PROBLEM TO SOLVE: Copy each line of the data below with the word "flops".

DATA UNDER STUDY:

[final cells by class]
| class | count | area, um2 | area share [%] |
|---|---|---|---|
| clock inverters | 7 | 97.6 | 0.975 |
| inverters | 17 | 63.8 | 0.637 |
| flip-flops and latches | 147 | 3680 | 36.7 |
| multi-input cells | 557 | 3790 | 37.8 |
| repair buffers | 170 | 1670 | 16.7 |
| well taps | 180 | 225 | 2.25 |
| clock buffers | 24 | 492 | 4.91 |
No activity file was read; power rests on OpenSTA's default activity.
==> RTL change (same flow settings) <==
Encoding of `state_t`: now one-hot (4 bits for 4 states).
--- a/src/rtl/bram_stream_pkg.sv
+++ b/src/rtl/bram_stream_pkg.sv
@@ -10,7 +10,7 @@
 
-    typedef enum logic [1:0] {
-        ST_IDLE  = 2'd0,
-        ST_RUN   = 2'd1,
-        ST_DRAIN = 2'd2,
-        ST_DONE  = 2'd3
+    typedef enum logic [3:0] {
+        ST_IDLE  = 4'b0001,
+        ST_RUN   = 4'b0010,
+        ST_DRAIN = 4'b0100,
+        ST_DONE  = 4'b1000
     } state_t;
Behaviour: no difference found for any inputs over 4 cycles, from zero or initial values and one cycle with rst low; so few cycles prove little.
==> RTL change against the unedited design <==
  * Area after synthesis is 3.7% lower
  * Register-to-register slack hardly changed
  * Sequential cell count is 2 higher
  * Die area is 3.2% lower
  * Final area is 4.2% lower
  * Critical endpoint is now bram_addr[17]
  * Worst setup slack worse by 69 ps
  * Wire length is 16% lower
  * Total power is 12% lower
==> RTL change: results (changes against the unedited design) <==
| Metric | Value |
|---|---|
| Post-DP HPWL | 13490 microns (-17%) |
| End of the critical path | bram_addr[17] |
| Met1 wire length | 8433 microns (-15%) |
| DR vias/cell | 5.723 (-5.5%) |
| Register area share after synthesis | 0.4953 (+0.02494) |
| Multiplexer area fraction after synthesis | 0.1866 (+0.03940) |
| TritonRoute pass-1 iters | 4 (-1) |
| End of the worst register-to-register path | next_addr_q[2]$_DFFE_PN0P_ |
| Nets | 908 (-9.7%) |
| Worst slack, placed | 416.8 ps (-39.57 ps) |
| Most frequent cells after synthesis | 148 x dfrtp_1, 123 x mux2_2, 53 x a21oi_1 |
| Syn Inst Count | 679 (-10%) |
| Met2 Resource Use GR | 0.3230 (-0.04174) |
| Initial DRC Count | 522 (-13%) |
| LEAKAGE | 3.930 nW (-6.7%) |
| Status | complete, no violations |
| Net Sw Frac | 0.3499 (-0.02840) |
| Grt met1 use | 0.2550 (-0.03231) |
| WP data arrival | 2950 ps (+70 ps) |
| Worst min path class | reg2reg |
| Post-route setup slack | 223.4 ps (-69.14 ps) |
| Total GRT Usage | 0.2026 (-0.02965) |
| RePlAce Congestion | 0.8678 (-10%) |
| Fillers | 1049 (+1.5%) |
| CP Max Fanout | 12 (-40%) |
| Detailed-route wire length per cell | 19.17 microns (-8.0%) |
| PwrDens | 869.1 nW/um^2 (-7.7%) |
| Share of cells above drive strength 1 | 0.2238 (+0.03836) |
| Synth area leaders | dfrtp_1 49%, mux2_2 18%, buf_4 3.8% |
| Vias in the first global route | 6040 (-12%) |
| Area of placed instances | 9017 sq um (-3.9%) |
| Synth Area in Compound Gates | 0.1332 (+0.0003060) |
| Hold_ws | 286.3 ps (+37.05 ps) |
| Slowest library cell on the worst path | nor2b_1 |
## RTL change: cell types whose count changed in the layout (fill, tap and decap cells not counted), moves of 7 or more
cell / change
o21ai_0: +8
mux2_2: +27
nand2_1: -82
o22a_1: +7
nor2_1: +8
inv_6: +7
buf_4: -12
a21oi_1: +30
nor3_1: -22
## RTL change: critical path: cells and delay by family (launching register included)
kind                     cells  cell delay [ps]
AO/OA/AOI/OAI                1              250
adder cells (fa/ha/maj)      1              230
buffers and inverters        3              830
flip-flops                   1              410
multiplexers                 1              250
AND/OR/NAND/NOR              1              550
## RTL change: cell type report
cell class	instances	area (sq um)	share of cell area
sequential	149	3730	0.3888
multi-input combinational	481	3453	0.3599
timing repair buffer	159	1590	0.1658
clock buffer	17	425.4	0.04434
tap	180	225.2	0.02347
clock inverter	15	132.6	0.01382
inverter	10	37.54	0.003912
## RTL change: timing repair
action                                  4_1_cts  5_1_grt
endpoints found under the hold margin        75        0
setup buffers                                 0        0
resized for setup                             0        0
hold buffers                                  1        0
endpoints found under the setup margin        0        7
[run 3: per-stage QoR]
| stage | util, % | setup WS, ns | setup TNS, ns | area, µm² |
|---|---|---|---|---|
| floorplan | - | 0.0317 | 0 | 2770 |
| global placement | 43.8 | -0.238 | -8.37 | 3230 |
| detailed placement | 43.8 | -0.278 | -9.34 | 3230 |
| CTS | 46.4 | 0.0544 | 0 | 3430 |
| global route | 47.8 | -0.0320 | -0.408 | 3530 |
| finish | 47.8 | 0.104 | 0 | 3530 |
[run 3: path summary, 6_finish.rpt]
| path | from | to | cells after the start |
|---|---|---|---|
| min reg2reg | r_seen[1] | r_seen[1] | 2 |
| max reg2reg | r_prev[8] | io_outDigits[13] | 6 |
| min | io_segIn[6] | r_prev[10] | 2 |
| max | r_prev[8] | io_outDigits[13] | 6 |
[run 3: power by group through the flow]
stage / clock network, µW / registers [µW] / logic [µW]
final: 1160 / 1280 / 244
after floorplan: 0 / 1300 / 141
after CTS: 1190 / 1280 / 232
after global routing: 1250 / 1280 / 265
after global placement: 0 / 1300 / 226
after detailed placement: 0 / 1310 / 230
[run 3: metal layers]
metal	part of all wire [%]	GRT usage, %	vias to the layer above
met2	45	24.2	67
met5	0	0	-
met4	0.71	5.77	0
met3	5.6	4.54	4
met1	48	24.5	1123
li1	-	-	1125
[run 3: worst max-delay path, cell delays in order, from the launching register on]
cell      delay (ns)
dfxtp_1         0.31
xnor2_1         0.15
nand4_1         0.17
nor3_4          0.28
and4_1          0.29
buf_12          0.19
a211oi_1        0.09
**src/rtl/gpio_in_capture.sv**
```systemverilog
`default_nettype none
// ============================================================================
//  Module   : gpio_in_capture
//  Purpose  : GPIO input path: pin synchroniser, per-pin debounce, rise/fall
//             edge detection and latched per-pin interrupt pending bits.
//  Revision : 1.0  initial release
// ============================================================================
module gpio_in_capture #(
  parameter int GPIO_WIDTH     = 13,
  parameter int SYNC_STAGES    = 2,
  parameter int DEBOUNCE_WIDTH = 16
) (
  input  logic                      clk,
  input  logic                      resetn,
  input  logic [GPIO_WIDTH-1:0]     gpio_in,
  input  logic [GPIO_WIDTH-1:0]     select,
  input  logic [DEBOUNCE_WIDTH-1:0] debounce_cycles,
  input  logic [GPIO_WIDTH-1:0]     rise_en,
  input  logic [GPIO_WIDTH-1:0]     fall_en,
  input  logic [GPIO_WIDTH-1:0]     irq_clear,
  output logic [GPIO_WIDTH-1:0]     pin_state,
  output logic [GPIO_WIDTH-1:0]     periph_in,
  output logic [GPIO_WIDTH-1:0]     irq_pending,
  output logic                      irq
);

  typedef enum logic [0:0] {
    ST_STABLE   = 1'b0,
    ST_COUNTING = 1'b1
  } deb_state_t;

  localparam int c_prime_len = SYNC_STAGES + 1;
  localparam int c_prime_w   = $clog2(c_prime_len + 1);
  localparam logic [c_prime_w-1:0]      c_prime_last = c_prime_w'(c_prime_len);
  localparam logic [c_prime_w-1:0]      c_prime_one  = c_prime_w'(1);
  localparam logic [DEBOUNCE_WIDTH-1:0] c_cnt_one    = DEBOUNCE_WIDTH'(1);
  localparam logic [DEBOUNCE_WIDTH:0]   c_inc_one    = (DEBOUNCE_WIDTH + 1)'(1);

  logic [GPIO_WIDTH-1:0] r_sync [SYNC_STAGES];
  logic [GPIO_WIDTH-1:0] w_s;
  logic [c_prime_w-1:0]  r_prime_cnt;
  logic                  w_priming;
  logic                  w_n_le1;
  logic                  r_irq;

  always_ff @(posedge clk or negedge resetn) begin
    if (!resetn) begin
      for (int k = 0; k < SYNC_STAGES; k++) r_sync[k] <= '0;
    end else begin
      r_sync[0] <= gpio_in;
      for (int k = 1; k < SYNC_STAGES; k++) r_sync[k] <= r_sync[k-1];
    end
  end

  assign w_s       = r_sync[SYNC_STAGES-1];
  assign periph_in = w_s & select;

  // Prime window: pin_state tracks the synchroniser so boot-time levels
  // never look like edges.
  always_ff @(posedge clk or negedge resetn) begin
    if (!resetn)        r_prime_cnt <= '0;
    else if (w_priming) r_prime_cnt <= r_prime_cnt + c_prime_one;
  end

  assign w_priming = (r_prime_cnt != c_prime_last);
  assign w_n_le1   = (debounce_cycles <= c_cnt_one);

  for (genvar i = 0; i < GPIO_WIDTH; i++) begin : g_pin
    deb_state_t                r_state, w_state_nxt;
    logic [DEBOUNCE_WIDTH-1:0] r_cnt, w_cnt_nxt;
    logic [DEBOUNCE_WIDTH:0]   w_cnt_inc;
    logic                      r_pin, w_pin_nxt;
    logic                      r_prev;
    logic                      r_pend;
    logic                      w_event;

    assign w_cnt_inc = {1'b0, r_cnt} + c_inc_one;

    always_ff @(posedge clk or negedge resetn) begin
      if (!resetn) begin
        r_state <= ST_STABLE;
        r_cnt   <= '0;
        r_pin   <= 1'b0;
        r_prev  <= 1'b0;
        r_pend  <= 1'b0;
      end else begin
        r_state <= w_state_nxt;
        r_cnt   <= w_cnt_nxt;
        r_pin   <= w_pin_nxt;
        // prev is primed alongside pin_state so the first post-prime cycle
        // sees no difference between them.
        r_prev  <= w_priming ? w_s[i] : r_pin;
        r_pend  <= w_event | (r_pend & ~irq_clear[i]);
      end
    end

    always_comb begin
      w_state_nxt = r_state;
      w_cnt_nxt   = r_cnt;
      w_pin_nxt   = r_pin;
      if (w_priming) begin
        w_state_nxt = ST_STABLE;
        w_cnt_nxt   = '0;
        w_pin_nxt   = w_s[i];
      end else begin
        case (r_state)
          ST_STABLE: begin
            w_cnt_nxt = '0;
            if (w_s[i] != r_pin) begin
              if (w_n_le1) begin
                w_pin_nxt = w_s[i];
              end else begin
                w_cnt_nxt   = c_cnt_one;
                w_state_nxt = ST_COUNTING;
              end
            end
          end
          ST_COUNTING: begin
            if (w_s[i] == r_pin) begin
              w_cnt_nxt   = '0;
              w_state_nxt = ST_STABLE;
            end else if (w_cnt_inc >= {1'b0, debounce_cycles}) begin
              // Threshold is compared live, so lowering N mid-count acts now.
              w_pin_nxt   = w_s[i];
              w_cnt_nxt   = '0;
              w_state_nxt = ST_STABLE;
            end else if (r_cnt != '1) begin
              w_cnt_nxt = w_cnt_inc[DEBOUNCE_WIDTH-1:0];
            end
          end
          default: begin
            w_cnt_nxt   = '0;
            w_state_nxt = ST_STABLE;
          end
        endcase
      end
    end

    assign w_event = ((r_pin & ~r_prev & rise_en[i]) | (~r_pin & r_prev & fall_en[i]))
                     & ~select[i] & ~w_priming;

    assign pin_state[i]   = r_pin;
    assign irq_pending[i] = r_pend;
  end

  always_ff @(posedge clk or negedge resetn) begin
    if (!resetn) r_irq <= 1'b0;
    else         r_irq <= |irq_pending;
  end

  assign irq = r_irq;

endmodule
`default_nettype wire

```
[src/rtl/decoder_xx6812.sv]
// xx6812 one-wire receiver: classifies high-pulse widths into bits, packs them
// MSB-first into LED words and detects the latch gap that ends a frame.
module decoder_xx6812 #(
    parameter int BITS_PER_LED     = 24,
    parameter int MIN_HIGH_CYCLES  = 2,
    parameter int THRESHOLD_CYCLES = 7,
    parameter int MAX_HIGH_CYCLES  = 18,
    parameter int LATCH_CYCLES     = 600
) (
    input  logic                    clock_12mhz,
    input  logic                    reset,
    input  logic                    serial_data_in,
    output logic [BITS_PER_LED-1:0] parallel_data_out,
    output logic                    data_valid,
    output logic [7:0]              led_index,
    output logic                    frame_end,
    output logic                    error
);
    // state      | meaning
    // WAIT_LATCH | out of sync; ignore the line until a full latch gap
    // IDLE       | line low between bits; watches for rise or latch gap
    // HIGH       | measuring a high pulse
    typedef enum logic [1:0] {WAIT_LATCH, IDLE, HIGH} state_t;

    localparam int HW = $clog2(MAX_HIGH_CYCLES + 2);
    localparam int LW = $clog2(LATCH_CYCLES + 1);
    localparam int BW = $clog2(BITS_PER_LED + 1);

    localparam logic [HW-1:0] HIGH_MIN = HW'(MIN_HIGH_CYCLES);
    localparam logic [HW-1:0] HIGH_THR = HW'(THRESHOLD_CYCLES);
    localparam logic [HW-1:0] HIGH_MAX = HW'(MAX_HIGH_CYCLES);
    localparam logic [HW-1:0] HIGH_SAT = HW'(MAX_HIGH_CYCLES + 1);
    localparam logic [LW-1:0] LOW_LATCH    = LW'(LATCH_CYCLES);
    localparam logic [LW-1:0] LOW_LATCH_M1 = LW'(LATCH_CYCLES - 1);
    localparam logic [BW-1:0] LAST_BIT     = BW'(BITS_PER_LED - 1);

    state_t                  state;
    logic                    s1, s2, s_prev;
    logic                    rise, fall, bit_val, latch_hit;
    logic [HW-1:0]           high_cnt;
    logic [LW-1:0]           low_cnt;
    logic [BW-1:0]           bit_cnt;
    logic [7:0]              word_cnt;
    logic [BITS_PER_LED-2:0] shift;

    assign rise    = s2 & ~s_prev;
    assign fall    = ~s2 & s_prev;
    assign bit_val = (high_cnt > HIGH_THR);
    // Fires only on the cycle low_cnt steps onto LATCH_CYCLES, so once per gap.
    assign latch_hit = ~s2 && (low_cnt == LOW_LATCH_M1);

    always_ff @(posedge clock_12mhz) begin
        if (reset) begin
            s1       <= 1'b0;
            s2       <= 1'b0;
            s_prev   <= 1'b0;
            high_cnt <= '0;
            low_cnt  <= '0;
        end else begin
            s1     <= serial_data_in;
            s2     <= s1;
            s_prev <= s2;
            if (rise)
                high_cnt <= HW'(1);
            else if (s2 && (high_cnt < HIGH_SAT))
                high_cnt <= high_cnt + HW'(1);
            if (s2)
                low_cnt <= '0;
            else if (low_cnt < LOW_LATCH)
                low_cnt <= low_cnt + LW'(1);
        end
    end

    always_ff @(posedge clock_12mhz) begin
        if (reset) begin
            state             <= WAIT_LATCH;
            parallel_data_out <= '0;
            data_valid        <= 1'b0;
            led_index         <= '0;
            frame_end         <= 1'b0;
            error             <= 1'b0;
            bit_cnt           <= '0;
            word_cnt          <= '0;
            shift             <= '0;
        end else begin
            data_valid <= 1'b0;
            frame_end  <= 1'b0;
            error      <= 1'b0;
            case (state)
                WAIT_LATCH: begin
                    if (low_cnt == LOW_LATCH) begin
                        state    <= IDLE;
                        bit_cnt  <= '0;
                        word_cnt <= '0;
                        shift    <= '0;
                    end
                end
                IDLE: begin
                    if (rise) begin
                        state <= HIGH;
                    end else if (latch_hit) begin
                        if ((word_cnt != 8'd0) || (bit_cnt != '0))
                            frame_end <= 1'b1;
                        if (bit_cnt != '0)
                            error <= 1'b1;
                        word_cnt <= '0;
                        bit_cnt  <= '0;
                        shift    <= '0;
                    end
                end
                HIGH: begin
                    if (high_cnt > HIGH_MAX) begin
                        // Stream is out of sync: drop everything and resync on a gap.
                        error    <= 1'b1;
                        bit_cnt  <= '0;
                        word_cnt <= '0;
                        shift    <= '0;
                        state    <= WAIT_LATCH;
                    end else if (fall) begin
                        state <= IDLE;
                        if (high_cnt >= HIGH_MIN) begin
                            if (bit_cnt == LAST_BIT) begin
                                parallel_data_out <= {shift, bit_val};
                                data_valid        <= 1'b1;
                                led_index         <= word_cnt;
                                if (word_cnt != 8'hFF)
                                    word_cnt <= word_cnt + 8'd1;
                                bit_cnt <= '0;
                                shift   <= '0;
                            end else begin
                                shift   <= {shift[BITS_PER_LED-3:0], bit_val};
                                bit_cnt <= bit_cnt + BW'(1);
                            end
                        end
                    end
                end
                default: state <= WAIT_LATCH;
            endcase
        end
    end
endmodule
[config.mk]
export PLATFORM = sky130hd
export DESIGN_NAME = decoder_xx6812
export DESIGN_NICKNAME = d
export VERILOG_FILES = /design/src/rtl/decoder_xx6812.sv
export SDC_FILE = /design/constraint.sdc
export NUM_CORES = 1
export LEC_CHECK = 0
export CAP_MARGIN = 20
export CORE_MARGIN = 2
export CORE_UTILIZATION = 45
export CTS_BUF_LIST = sky130_fd_sc_hd__clkbuf_4
export CTS_CLUSTER_DIAMETER = 40
export DETAILED_ROUTE_END_ITERATION = 7
export GPL_ROUTABILITY_DRIVEN = 0
export PLACE_DENSITY_LB_ADDON = 0.3
export RECOVER_POWER = 50
export SYNTH_ARGS = -nofsm -noshare
export SYNTH_HDL_FRONTEND = slang
export SYNTH_SLANG_ARGS = --single-unit
[constraint.sdc]
create_clock -name clock_12mhz -period 2.15 [get_ports clock_12mhz]
set_input_delay 0.215 -clock clock_12mhz [delete_from_list [all_inputs] [get_ports clock_12mhz]]
set_output_delay 0.215 -clock clock_12mhz [all_outputs]
set_load 0.01 [all_outputs]
File: config.mk
export PLATFORM = sky130hd
export DESIGN_NAME = seq_mul8_engine
export DESIGN_NICKNAME = d
export VERILOG_FILES = /design/src/rtl/seq_mul8_engine.sv
export SDC_FILE = /design/constraint.sdc
export NUM_CORES = 1
export LEC_CHECK = 0
export CORE_MARGIN = 2
export CORE_UTILIZATION = 50
export CTS_BUF_LIST = sky130_fd_sc_hd__clkbuf_8
export DETAILED_ROUTE_END_ITERATION = 6
export PLACE_DENSITY = 0.75
export SYNTH_ARGS = -nofsm -noshare
export SYNTH_HDL_FRONTEND = slang
export SYNTH_SLANG_ARGS = --single-unit
File: constraint.sdc
create_clock -name clk -period 5.9 [get_ports clk]
set_clock_uncertainty 0.15 [all_clocks]
set_input_delay 0.885 -clock clk [delete_from_list [all_inputs] [get_ports clk]]
set_output_delay 0.885 -clock clk [all_outputs]
set_load 0.005 [all_outputs]
<file path="src/rtl/sound_arbiter.sv">
// Shares one SongPlayer between four sound-event sources: times each sound,
// forces a silent gap between sounds, lets higher indices preempt lower ones.
module sound_arbiter #(
  parameter int unsigned DUR0 = 25_000_000,
  parameter int unsigned DUR1 = 25_000_000,
  parameter int unsigned DUR2 = 50_000_000,
  parameter int unsigned DUR3 = 100_000_000,
  parameter int unsigned GAP  = 1_000_000,
  parameter int unsigned TW   = 27
) (
  input  logic       clk,
  input  logic       reset,
  input  logic [3:0] req,
  output logic [1:0] sound,
  output logic       playSound,
  output logic       busy
);

  localparam logic [1:0] ST_IDLE = 2'd0;
  localparam logic [1:0] ST_PLAY = 2'd1;
  localparam logic [1:0] ST_GAP  = 2'd2;

  localparam int unsigned DUR_TAB [4] = '{DUR0, DUR1, DUR2, DUR3};
  localparam logic [TW-1:0] GAP_M1 = TW'(GAP - 1);

  logic [TW-1:0] dur_m1 [4];

  genvar gi;
  generate
    for (gi = 0; gi < 4; gi++) begin : g_dur
      assign dur_m1[gi] = TW'(DUR_TAB[gi] - 1);
    end
  endgenerate

  logic [1:0]    state_q, state_d;
  logic [1:0]    sound_q, sound_d;
  logic          play_q, play_d;
  logic          busy_q, busy_d;
  logic [3:0]    pending_q, pending_d;
  logic [TW-1:0] timer_q, timer_d;

  logic [3:0] cand;
  logic [1:0] sel;
  logic [3:0] sel_onehot;
  logic [3:0] higher_mask;
  logic       preempt;

  assign cand = pending_q | req;

  always_comb begin
    sel = 2'd0;
    if (cand[3])      sel = 2'd3;
    else if (cand[2]) sel = 2'd2;
    else if (cand[1]) sel = 2'd1;
    else              sel = 2'd0;
  end

  assign sel_onehot  = 4'b0001 << sel;
  // Bits strictly above the sound now playing; only these may preempt it.
  assign higher_mask = 4'b1110 << sound_q;
  assign preempt     = |(req & higher_mask);

  always_comb begin
    state_d   = state_q;
    sound_d   = sound_q;
    play_d    = play_q;
    timer_d   = timer_q;
    pending_d = pending_q;

    unique case (state_q)
      ST_IDLE: begin
        if (cand != 4'd0) begin
          sound_d   = sel;
          play_d    = 1'b1;
          timer_d   = dur_m1[sel];
          pending_d = cand & ~sel_onehot;
          state_d   = ST_PLAY;
        end
      end
      ST_PLAY: begin
        // The interrupted sound is simply dropped; the preemptor waits in pending.
        pending_d = pending_q | req;
        if (preempt || timer_q == '0) begin
          play_d  = 1'b0;
          timer_d = GAP_M1;
          state_d = ST_GAP;
        end else begin
          timer_d = timer_q - 1'b1;
        end
      end
      ST_GAP: begin
        if (timer_q != '0) begin
          timer_d   = timer_q - 1'b1;
          pending_d = pending_q | req;
        end else if (cand != 4'd0) begin
          sound_d   = sel;
          play_d    = 1'b1;
          timer_d   = dur_m1[sel];
          pending_d = cand & ~sel_onehot;
          state_d   = ST_PLAY;
        end else begin
          state_d = ST_IDLE;
        end
      end
      default: begin
        play_d  = 1'b0;
        timer_d = '0;
        state_d = ST_IDLE;
      end
    endcase

    busy_d = (state_d != ST_IDLE);
  end

  always_ff @(posedge clk or posedge reset) begin
    if (reset) begin
      state_q   <= ST_IDLE;
      sound_q   <= 2'd0;
      play_q    <= 1'b0;
      busy_q    <= 1'b0;
      pending_q <= 4'd0;
      timer_q   <= '0;
    end else begin
      state_q   <= state_d;
      sound_q   <= sound_d;
      play_q    <= play_d;
      busy_q    <= busy_d;
      pending_q <= pending_d;
      timer_q   <= timer_d;
    end
  end

  assign sound     = sound_q;
  assign playSound = play_q;
  assign busy      = busy_q;

endmodule
</file>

RESULT OF THE TASK:
| flip-flops and latches | 147 | 3680 | 36.7 |
flip-flops                   1              410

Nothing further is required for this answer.